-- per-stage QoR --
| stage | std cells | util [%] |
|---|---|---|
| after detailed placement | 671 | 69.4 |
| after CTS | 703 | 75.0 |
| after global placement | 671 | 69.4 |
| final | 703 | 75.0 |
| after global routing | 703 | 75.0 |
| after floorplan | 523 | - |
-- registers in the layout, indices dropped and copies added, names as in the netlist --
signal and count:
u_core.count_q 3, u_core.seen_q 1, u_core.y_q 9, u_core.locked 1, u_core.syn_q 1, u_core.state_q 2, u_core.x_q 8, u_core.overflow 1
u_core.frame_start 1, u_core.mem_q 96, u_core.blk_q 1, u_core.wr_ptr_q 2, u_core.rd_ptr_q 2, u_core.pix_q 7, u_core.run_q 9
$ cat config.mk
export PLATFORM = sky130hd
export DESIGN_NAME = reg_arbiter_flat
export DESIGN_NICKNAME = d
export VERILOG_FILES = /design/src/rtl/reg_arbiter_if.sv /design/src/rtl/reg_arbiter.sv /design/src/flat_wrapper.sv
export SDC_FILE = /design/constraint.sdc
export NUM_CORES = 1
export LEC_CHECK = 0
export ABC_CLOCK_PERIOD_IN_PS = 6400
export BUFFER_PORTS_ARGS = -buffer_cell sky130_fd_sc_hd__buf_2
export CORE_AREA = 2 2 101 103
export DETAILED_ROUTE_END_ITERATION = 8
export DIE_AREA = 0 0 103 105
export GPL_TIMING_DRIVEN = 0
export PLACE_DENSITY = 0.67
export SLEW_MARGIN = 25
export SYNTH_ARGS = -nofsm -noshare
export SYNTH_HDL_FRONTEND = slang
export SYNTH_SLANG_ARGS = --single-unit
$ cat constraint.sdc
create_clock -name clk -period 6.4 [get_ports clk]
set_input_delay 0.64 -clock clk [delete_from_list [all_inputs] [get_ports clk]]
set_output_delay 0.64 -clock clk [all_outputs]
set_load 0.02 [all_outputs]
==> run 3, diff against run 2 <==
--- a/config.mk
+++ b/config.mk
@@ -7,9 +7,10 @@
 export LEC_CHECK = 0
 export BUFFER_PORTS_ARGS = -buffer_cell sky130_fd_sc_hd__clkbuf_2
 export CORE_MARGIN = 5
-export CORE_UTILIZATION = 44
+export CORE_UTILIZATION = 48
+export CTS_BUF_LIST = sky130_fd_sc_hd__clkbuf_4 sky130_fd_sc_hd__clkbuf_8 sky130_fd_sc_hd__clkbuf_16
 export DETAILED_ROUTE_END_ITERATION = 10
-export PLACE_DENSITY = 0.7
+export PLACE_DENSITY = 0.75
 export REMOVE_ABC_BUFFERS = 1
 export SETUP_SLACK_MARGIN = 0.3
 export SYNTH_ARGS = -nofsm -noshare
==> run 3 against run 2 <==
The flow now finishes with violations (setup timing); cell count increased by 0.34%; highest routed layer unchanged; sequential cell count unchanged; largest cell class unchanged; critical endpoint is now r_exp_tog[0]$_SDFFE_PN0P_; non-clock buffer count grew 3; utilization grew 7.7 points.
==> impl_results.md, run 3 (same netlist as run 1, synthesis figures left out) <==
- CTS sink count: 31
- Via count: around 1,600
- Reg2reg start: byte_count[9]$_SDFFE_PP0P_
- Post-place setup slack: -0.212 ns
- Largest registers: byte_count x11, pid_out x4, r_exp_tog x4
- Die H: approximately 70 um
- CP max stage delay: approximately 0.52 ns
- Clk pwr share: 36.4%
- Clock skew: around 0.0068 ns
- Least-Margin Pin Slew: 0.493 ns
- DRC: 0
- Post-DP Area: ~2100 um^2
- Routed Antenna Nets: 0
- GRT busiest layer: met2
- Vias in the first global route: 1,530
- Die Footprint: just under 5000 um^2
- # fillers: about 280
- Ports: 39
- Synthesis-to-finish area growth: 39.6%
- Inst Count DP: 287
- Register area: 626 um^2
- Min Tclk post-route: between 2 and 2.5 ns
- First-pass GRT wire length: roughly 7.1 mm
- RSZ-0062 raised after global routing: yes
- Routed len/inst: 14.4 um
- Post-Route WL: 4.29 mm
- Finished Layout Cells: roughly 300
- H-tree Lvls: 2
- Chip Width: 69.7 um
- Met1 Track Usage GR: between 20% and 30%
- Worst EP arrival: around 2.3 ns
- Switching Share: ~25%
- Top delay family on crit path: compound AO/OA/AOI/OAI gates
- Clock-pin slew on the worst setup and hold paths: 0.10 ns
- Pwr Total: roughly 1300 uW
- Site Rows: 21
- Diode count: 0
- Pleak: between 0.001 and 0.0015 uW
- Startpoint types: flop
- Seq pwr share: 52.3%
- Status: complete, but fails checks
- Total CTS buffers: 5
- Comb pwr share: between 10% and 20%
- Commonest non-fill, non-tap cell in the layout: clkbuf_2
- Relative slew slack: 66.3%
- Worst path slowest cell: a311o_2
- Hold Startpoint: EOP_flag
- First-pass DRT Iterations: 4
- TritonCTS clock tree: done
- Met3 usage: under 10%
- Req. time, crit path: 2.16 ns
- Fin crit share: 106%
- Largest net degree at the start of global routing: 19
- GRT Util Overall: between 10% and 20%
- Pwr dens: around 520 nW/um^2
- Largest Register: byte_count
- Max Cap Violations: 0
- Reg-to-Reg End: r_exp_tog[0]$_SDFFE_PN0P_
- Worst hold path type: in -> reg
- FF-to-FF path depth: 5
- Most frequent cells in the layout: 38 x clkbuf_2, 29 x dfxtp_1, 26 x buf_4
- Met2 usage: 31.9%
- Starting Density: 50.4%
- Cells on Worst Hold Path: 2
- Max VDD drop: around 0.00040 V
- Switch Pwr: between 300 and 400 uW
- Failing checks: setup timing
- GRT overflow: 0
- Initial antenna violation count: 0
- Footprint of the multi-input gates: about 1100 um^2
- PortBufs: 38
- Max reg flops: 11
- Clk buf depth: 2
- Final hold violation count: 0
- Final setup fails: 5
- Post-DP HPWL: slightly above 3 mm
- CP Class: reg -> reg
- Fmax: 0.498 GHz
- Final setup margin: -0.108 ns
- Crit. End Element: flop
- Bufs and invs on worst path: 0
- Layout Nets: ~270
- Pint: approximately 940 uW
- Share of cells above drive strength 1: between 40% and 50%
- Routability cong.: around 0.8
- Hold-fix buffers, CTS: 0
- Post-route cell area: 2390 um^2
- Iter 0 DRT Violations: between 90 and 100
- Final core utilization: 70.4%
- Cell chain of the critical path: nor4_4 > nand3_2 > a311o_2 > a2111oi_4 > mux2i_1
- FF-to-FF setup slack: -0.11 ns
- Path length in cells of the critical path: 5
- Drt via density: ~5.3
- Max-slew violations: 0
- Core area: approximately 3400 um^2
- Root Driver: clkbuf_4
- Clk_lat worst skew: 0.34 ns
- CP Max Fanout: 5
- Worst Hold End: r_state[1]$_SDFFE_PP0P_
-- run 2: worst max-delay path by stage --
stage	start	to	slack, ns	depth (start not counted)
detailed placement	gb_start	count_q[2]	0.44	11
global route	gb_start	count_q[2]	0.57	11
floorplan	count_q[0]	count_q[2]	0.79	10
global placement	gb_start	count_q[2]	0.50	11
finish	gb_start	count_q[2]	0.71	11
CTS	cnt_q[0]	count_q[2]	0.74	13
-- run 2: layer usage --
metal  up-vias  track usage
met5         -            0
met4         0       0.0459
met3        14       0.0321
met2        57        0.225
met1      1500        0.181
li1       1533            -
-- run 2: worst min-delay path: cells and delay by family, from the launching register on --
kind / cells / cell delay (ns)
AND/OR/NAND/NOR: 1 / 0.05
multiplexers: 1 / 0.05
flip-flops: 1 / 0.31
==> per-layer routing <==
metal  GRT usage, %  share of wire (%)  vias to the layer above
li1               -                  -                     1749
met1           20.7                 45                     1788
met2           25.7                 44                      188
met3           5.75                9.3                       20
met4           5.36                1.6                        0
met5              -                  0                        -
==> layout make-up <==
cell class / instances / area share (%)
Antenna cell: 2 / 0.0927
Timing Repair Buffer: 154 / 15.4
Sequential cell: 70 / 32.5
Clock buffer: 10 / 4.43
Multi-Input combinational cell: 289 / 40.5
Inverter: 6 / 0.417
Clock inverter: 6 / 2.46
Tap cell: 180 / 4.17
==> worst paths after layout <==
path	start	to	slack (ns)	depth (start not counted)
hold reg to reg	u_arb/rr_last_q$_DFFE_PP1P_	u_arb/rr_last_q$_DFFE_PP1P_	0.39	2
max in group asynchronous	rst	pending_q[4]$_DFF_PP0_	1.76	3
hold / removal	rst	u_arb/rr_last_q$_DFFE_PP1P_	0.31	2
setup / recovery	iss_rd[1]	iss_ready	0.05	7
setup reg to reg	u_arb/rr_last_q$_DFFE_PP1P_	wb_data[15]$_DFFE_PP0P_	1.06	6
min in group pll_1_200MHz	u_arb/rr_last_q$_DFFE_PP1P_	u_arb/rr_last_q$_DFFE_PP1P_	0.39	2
===
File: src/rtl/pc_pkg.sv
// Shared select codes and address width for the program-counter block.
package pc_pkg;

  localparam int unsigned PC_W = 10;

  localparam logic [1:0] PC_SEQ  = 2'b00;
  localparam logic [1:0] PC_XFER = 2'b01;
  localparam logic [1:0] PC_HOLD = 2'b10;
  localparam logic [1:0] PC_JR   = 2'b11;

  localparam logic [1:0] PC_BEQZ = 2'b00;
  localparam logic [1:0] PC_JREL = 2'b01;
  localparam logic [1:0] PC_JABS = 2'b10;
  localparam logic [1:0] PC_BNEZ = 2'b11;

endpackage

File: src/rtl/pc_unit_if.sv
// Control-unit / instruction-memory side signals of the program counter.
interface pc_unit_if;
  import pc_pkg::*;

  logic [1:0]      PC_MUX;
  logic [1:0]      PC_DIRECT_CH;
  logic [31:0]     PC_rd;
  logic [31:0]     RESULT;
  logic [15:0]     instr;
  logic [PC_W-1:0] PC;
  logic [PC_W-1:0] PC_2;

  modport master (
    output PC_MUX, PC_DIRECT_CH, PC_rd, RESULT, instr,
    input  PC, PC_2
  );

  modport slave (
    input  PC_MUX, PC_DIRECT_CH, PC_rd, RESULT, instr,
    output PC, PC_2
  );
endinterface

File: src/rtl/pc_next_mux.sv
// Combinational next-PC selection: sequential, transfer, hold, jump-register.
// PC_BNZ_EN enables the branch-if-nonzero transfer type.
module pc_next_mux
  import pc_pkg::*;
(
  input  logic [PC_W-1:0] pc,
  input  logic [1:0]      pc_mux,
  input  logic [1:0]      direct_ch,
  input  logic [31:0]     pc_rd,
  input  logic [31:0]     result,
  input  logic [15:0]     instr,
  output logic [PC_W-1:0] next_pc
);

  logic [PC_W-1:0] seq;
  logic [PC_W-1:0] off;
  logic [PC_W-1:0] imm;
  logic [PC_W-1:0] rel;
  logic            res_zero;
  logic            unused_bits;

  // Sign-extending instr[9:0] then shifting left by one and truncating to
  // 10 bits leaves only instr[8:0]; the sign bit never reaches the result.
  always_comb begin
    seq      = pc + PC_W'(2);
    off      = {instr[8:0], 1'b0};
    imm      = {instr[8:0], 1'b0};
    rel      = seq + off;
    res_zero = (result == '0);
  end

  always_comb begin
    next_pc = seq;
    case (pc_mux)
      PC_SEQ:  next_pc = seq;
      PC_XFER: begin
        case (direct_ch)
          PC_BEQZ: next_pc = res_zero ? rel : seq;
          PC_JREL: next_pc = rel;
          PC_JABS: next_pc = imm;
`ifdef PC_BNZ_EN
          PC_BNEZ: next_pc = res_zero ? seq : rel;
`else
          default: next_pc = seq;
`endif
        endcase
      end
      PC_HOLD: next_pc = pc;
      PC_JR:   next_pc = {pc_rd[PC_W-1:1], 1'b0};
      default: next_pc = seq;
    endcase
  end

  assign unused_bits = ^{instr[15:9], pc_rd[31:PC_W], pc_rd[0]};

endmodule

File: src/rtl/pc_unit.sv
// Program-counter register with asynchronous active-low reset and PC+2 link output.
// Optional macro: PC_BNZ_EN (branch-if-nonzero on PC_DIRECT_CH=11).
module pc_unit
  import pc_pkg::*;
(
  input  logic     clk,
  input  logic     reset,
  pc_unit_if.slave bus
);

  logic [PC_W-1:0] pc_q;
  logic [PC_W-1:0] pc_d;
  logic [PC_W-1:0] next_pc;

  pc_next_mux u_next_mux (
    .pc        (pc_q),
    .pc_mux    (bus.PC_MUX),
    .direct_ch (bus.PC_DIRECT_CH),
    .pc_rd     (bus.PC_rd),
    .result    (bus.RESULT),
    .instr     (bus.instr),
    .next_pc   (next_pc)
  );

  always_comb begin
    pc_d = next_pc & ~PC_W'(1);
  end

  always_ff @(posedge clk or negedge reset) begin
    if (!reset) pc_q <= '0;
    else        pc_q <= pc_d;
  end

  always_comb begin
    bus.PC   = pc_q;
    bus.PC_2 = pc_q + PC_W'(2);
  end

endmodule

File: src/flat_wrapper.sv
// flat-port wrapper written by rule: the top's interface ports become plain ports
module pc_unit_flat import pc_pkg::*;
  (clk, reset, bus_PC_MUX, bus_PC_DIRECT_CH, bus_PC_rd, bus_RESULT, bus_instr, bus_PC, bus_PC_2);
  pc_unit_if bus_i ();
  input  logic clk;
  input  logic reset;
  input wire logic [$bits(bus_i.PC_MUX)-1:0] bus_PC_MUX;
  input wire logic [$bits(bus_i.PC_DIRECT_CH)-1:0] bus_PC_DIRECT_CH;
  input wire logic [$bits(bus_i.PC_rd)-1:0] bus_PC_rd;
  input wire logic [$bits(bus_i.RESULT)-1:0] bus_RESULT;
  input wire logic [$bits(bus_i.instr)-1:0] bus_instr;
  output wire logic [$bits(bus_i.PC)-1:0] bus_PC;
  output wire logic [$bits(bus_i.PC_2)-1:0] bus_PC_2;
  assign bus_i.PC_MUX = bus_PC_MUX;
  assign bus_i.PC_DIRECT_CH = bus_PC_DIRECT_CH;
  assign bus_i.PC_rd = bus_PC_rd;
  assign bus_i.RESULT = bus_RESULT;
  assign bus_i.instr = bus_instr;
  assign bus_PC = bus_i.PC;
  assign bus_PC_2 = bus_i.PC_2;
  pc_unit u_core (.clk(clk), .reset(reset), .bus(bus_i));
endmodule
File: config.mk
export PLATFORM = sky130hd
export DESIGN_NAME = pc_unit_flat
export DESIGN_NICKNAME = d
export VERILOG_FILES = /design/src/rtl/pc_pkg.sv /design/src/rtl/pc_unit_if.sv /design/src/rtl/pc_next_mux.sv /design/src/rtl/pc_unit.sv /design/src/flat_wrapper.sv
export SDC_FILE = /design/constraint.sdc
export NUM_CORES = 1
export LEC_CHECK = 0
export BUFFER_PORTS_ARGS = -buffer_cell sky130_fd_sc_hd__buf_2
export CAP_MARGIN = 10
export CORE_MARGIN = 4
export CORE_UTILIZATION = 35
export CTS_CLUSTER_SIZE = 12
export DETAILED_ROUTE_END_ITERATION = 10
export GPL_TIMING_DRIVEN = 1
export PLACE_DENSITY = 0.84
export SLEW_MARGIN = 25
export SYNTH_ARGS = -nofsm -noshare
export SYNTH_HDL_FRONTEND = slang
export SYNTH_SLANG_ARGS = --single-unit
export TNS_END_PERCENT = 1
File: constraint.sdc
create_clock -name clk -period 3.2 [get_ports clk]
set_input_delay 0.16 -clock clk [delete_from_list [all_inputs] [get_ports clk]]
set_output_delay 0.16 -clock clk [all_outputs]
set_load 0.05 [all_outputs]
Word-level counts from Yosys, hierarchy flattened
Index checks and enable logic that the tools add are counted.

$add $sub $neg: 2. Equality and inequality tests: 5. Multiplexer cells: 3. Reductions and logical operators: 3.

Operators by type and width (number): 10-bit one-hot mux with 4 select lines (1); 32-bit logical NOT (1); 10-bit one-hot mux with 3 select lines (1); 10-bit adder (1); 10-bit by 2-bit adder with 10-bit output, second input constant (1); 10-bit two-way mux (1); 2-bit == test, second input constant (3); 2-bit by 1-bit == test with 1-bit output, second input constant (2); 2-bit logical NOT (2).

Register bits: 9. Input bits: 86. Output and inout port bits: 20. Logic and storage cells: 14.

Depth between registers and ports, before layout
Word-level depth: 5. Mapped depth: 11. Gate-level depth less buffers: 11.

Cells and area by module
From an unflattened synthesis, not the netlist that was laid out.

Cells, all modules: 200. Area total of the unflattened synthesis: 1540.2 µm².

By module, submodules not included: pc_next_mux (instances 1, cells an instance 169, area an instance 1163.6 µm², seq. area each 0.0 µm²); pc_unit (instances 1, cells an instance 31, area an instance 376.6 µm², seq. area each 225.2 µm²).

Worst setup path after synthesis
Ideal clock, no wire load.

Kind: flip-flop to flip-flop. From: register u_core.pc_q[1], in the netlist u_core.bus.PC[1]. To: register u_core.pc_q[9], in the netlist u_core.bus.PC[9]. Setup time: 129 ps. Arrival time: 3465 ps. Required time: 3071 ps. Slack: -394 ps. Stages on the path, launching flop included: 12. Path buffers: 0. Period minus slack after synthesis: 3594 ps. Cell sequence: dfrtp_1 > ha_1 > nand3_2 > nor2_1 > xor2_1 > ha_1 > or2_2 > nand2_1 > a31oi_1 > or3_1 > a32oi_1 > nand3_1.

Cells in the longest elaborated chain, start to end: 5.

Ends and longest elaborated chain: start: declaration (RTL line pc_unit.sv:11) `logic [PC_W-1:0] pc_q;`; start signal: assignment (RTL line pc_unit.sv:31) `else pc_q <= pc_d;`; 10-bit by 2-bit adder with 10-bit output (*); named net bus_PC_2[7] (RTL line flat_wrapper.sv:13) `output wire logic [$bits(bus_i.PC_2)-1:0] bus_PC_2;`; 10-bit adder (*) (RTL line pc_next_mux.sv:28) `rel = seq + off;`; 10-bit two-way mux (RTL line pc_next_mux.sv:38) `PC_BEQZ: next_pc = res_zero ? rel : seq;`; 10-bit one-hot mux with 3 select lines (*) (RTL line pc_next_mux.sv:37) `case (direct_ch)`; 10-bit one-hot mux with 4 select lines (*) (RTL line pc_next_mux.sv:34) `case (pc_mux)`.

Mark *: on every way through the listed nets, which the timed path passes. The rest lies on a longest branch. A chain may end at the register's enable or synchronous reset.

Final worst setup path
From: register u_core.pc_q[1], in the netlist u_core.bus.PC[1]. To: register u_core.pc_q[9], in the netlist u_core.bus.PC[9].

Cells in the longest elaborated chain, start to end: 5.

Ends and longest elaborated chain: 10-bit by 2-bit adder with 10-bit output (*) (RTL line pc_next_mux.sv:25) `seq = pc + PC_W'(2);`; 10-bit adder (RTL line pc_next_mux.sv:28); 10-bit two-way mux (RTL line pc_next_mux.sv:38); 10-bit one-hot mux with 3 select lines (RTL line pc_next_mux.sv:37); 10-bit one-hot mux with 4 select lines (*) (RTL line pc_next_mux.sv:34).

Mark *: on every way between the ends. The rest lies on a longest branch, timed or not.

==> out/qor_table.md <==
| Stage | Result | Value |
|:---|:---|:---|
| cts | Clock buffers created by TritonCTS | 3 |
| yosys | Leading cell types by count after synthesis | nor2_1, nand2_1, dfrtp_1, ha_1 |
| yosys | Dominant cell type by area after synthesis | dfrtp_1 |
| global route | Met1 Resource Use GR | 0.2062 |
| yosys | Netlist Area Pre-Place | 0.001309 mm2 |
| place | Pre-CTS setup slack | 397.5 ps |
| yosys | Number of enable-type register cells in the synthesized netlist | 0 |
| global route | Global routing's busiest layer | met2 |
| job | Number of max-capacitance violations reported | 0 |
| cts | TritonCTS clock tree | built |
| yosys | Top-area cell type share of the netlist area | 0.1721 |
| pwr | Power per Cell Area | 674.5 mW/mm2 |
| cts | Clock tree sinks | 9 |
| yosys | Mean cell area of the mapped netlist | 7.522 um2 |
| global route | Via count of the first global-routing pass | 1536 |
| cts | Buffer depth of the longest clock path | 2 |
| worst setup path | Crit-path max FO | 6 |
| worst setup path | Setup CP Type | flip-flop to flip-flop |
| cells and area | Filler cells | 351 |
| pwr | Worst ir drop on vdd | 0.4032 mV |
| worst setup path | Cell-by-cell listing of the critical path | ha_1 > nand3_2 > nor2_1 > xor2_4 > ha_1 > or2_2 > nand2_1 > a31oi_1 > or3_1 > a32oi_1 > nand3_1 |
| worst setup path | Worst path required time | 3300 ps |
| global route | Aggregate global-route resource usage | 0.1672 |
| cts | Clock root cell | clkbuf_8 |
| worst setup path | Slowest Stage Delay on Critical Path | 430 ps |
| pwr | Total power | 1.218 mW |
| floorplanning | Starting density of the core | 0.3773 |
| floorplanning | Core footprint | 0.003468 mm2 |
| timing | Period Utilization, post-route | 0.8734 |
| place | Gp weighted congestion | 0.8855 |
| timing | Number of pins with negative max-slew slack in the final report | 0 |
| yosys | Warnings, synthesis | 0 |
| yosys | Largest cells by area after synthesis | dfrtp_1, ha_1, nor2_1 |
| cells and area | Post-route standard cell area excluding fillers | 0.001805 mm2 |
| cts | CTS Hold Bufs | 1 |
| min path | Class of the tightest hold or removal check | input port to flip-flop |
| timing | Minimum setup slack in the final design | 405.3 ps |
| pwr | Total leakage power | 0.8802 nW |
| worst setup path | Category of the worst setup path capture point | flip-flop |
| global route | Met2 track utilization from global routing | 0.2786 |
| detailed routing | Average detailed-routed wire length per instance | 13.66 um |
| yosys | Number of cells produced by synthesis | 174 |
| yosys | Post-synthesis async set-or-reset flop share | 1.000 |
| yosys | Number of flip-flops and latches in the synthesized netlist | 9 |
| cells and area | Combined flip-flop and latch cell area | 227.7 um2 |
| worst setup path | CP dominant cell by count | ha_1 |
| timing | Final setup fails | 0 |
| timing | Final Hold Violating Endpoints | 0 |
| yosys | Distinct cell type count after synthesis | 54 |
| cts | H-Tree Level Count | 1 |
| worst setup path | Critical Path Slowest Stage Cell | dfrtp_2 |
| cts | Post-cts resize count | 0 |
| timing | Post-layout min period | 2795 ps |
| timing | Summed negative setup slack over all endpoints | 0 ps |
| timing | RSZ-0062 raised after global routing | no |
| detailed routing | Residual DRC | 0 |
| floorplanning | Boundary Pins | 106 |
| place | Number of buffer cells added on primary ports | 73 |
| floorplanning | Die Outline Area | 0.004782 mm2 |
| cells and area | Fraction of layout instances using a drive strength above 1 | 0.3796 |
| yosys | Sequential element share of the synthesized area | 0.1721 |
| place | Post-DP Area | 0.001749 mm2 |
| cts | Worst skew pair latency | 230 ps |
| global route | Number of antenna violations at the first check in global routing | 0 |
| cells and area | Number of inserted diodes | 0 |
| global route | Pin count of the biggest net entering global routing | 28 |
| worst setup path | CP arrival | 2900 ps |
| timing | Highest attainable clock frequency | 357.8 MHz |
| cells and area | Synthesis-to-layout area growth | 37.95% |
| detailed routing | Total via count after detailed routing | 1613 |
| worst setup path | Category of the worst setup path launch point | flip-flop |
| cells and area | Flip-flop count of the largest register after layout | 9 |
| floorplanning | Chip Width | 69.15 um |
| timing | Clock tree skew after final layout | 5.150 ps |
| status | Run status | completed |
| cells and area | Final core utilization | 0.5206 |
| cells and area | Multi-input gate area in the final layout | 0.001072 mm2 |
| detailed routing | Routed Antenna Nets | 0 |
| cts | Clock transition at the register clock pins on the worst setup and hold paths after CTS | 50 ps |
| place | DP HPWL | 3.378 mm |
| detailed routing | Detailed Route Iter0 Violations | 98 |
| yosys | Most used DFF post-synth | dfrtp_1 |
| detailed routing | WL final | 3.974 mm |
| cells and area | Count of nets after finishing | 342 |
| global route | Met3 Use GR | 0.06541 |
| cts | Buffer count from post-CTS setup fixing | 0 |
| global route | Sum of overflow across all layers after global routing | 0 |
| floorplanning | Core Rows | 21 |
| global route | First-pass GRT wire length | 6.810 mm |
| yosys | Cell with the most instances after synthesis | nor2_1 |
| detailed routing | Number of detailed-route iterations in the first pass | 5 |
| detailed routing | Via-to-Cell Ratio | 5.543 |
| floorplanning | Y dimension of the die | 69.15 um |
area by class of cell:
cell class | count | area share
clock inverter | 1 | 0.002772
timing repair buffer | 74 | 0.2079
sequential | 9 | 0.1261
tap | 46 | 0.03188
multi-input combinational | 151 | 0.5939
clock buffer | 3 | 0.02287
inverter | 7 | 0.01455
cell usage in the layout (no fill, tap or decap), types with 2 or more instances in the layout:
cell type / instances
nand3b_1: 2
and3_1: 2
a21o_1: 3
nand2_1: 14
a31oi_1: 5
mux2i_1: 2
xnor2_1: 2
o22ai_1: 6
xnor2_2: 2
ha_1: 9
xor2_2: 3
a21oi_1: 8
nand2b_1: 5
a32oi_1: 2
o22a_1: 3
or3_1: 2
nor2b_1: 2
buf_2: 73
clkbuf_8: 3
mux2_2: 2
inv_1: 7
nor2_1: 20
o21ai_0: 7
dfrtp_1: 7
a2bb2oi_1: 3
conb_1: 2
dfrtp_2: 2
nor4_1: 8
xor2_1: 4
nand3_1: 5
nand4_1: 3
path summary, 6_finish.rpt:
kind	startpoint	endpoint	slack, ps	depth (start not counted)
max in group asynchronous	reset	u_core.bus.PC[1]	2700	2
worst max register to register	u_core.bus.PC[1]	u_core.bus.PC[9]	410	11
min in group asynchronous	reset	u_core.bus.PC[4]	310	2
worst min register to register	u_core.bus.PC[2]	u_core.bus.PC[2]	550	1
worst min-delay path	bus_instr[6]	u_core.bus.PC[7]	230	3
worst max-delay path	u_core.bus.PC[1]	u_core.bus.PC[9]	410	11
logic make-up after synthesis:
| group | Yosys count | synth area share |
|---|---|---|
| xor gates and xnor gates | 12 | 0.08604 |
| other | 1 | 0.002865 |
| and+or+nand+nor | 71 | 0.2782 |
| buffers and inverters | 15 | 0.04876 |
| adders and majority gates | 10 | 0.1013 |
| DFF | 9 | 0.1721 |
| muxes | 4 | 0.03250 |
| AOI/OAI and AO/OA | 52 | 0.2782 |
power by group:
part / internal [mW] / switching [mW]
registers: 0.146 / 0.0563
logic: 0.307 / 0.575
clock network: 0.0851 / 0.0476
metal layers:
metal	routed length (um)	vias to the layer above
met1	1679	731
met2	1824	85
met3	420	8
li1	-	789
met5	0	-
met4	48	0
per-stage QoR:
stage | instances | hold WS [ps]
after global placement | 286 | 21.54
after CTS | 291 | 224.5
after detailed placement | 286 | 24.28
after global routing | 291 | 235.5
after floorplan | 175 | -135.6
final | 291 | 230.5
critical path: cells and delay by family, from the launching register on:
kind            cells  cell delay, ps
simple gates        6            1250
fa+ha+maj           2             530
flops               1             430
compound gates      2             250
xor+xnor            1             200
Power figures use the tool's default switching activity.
===
Of the entries listed above, reproduce only the lines starting at the line containing "- Bufs and invs on worst path: 0" and ending at the line containing "- Max-slew violations: 0". Include both, exactly as they stand.

- Bufs and invs on worst path: 0
- Layout Nets: ~270
- Pint: approximately 940 uW
- Share of cells above drive strength 1: between 40% and 50%
- Routability cong.: around 0.8
- Hold-fix buffers, CTS: 0
- Post-route cell area: 2390 um^2
- Iter 0 DRT Violations: between 90 and 100
- Final core utilization: 70.4%
- Cell chain of the critical path: nor4_4 > nand3_2 > a311o_2 > a2111oi_4 > mux2i_1
- FF-to-FF setup slack: -0.11 ns
- Path length in cells of the critical path: 5
- Drt via density: ~5.3
- Max-slew violations: 0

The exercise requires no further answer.